WORK TASK
Beneath this line are the data; copy exactly the part of them that opens with the line containing "export SYNTH_SLANG_ARGS = --single-unit" and closes with the line containing "set_load 0.1 [all_outputs]", and only that part.

Saved data entries:

»»

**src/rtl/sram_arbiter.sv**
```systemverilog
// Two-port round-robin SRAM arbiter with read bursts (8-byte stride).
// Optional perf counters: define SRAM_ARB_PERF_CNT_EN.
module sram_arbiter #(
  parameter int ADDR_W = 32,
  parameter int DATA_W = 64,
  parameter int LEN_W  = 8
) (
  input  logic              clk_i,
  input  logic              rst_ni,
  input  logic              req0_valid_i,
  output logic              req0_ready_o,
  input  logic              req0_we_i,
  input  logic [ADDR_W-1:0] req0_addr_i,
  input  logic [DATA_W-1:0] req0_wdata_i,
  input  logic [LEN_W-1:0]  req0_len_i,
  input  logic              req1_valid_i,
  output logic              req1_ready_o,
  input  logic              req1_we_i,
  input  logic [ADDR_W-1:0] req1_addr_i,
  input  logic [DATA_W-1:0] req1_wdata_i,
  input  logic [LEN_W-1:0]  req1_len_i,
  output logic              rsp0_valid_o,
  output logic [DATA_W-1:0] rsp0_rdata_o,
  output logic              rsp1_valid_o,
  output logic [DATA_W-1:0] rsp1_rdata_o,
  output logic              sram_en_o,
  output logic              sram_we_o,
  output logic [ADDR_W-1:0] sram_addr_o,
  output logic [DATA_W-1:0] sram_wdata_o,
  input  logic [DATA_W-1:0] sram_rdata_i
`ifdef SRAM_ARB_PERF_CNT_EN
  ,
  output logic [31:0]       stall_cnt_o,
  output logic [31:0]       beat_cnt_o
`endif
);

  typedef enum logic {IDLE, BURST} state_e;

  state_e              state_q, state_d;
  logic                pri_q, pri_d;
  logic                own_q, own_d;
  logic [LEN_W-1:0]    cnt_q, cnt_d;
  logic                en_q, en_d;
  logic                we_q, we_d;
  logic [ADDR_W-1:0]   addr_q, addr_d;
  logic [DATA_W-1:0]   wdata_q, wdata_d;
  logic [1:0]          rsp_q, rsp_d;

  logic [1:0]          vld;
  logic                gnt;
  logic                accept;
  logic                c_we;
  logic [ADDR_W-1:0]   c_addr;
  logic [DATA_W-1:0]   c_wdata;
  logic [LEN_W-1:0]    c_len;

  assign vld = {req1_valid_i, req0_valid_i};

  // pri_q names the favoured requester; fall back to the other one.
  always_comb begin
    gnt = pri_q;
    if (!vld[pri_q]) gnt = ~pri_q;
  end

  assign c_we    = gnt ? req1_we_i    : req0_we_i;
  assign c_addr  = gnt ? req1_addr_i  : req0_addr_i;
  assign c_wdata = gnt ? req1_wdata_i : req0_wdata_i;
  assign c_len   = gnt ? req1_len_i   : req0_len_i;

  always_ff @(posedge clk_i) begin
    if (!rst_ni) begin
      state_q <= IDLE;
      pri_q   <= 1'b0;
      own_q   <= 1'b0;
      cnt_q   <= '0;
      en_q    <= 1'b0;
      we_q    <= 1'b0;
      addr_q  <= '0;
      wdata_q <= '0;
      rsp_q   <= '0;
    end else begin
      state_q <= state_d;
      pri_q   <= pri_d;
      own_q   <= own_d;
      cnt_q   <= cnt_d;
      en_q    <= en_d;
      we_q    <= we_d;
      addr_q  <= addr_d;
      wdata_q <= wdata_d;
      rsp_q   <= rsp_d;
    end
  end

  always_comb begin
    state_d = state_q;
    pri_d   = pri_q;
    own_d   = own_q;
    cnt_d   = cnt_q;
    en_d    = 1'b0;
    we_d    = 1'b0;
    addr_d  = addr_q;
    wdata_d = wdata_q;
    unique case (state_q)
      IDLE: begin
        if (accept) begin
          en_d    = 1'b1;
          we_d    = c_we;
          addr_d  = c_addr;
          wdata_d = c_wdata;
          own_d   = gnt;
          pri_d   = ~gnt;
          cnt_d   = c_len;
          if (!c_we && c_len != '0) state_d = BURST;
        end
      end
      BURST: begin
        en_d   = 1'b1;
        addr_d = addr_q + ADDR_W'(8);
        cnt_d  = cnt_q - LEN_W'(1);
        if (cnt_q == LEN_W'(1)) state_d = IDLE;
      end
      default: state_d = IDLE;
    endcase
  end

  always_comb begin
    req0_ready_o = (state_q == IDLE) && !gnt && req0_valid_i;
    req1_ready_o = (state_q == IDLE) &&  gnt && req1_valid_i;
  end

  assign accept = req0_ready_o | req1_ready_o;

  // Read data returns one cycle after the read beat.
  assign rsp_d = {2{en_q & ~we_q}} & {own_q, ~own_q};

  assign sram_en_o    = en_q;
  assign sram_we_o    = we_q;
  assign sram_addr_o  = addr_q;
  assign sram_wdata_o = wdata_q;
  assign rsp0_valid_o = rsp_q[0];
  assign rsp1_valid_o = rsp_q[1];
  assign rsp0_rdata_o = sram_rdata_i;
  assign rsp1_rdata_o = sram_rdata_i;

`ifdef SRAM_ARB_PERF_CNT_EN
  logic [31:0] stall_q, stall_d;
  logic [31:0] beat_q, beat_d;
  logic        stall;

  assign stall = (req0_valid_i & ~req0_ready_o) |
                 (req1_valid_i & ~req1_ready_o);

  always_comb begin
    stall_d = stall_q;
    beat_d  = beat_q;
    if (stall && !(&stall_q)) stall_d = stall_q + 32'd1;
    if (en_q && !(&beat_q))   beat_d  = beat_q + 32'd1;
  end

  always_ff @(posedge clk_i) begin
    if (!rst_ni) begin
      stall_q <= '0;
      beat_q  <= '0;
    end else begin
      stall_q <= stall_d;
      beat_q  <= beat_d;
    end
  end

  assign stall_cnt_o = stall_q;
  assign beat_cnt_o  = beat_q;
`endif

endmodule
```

««
»»

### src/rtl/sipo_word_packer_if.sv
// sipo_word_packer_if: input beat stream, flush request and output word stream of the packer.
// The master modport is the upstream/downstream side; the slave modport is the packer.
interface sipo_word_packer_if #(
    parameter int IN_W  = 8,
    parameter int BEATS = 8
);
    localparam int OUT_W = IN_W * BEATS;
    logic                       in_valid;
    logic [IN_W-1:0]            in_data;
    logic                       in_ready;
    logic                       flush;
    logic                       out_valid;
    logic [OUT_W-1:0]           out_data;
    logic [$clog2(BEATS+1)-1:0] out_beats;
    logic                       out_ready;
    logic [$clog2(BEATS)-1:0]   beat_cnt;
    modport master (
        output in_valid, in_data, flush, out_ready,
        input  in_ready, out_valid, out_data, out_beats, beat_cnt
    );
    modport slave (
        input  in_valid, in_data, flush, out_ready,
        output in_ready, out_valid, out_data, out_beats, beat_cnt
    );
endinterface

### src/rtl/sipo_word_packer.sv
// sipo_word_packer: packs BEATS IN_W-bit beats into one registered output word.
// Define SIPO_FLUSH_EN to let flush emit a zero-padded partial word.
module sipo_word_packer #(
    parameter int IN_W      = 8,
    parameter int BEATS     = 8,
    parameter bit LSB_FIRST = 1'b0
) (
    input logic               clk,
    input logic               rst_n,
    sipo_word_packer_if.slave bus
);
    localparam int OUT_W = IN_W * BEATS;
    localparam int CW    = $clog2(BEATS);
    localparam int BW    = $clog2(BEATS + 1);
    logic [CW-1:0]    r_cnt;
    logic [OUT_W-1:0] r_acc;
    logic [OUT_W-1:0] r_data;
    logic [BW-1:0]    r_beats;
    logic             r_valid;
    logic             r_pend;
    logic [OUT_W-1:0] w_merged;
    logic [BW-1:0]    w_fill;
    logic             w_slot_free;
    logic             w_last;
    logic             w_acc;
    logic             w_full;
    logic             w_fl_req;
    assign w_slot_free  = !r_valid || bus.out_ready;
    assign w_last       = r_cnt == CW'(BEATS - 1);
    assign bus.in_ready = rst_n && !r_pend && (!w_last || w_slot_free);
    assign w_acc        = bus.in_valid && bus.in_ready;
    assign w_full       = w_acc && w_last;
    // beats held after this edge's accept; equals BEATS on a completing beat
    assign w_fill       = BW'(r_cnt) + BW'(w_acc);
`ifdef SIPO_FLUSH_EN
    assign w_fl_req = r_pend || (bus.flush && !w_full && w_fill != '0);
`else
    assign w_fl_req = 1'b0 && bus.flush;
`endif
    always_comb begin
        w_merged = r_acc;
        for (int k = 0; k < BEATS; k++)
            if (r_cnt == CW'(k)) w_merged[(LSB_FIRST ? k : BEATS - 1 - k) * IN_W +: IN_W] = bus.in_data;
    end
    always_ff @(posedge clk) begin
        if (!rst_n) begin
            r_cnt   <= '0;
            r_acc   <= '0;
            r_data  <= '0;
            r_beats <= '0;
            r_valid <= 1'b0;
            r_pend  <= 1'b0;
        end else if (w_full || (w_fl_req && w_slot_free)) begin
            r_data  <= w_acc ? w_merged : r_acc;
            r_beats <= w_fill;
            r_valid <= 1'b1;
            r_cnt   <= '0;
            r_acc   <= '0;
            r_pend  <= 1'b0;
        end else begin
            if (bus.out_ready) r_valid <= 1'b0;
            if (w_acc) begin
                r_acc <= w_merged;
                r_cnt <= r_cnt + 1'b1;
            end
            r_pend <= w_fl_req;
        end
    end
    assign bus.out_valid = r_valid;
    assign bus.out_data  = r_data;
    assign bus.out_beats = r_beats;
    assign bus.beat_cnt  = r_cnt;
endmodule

««
»»

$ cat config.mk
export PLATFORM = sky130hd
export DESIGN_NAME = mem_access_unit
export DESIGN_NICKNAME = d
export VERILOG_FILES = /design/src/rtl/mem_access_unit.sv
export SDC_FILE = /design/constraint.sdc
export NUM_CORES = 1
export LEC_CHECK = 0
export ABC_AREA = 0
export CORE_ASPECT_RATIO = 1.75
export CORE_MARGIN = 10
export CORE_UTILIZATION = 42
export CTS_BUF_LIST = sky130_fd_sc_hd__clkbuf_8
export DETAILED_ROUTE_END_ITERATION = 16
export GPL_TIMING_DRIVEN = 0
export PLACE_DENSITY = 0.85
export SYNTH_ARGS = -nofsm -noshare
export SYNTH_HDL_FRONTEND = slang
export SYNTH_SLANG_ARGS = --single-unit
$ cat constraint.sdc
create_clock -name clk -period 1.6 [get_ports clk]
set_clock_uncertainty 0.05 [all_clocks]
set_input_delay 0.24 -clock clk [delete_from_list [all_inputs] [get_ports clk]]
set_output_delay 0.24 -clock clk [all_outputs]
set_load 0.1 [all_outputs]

««

EXPECTED ANSWER
export SYNTH_SLANG_ARGS = --single-unit
$ cat constraint.sdc
create_clock -name clk -period 1.6 [get_ports clk]
set_clock_uncertainty 0.05 [all_clocks]
set_input_delay 0.24 -clock clk [delete_from_list [all_inputs] [get_ports clk]]
set_output_delay 0.24 -clock clk [all_outputs]
set_load 0.1 [all_outputs]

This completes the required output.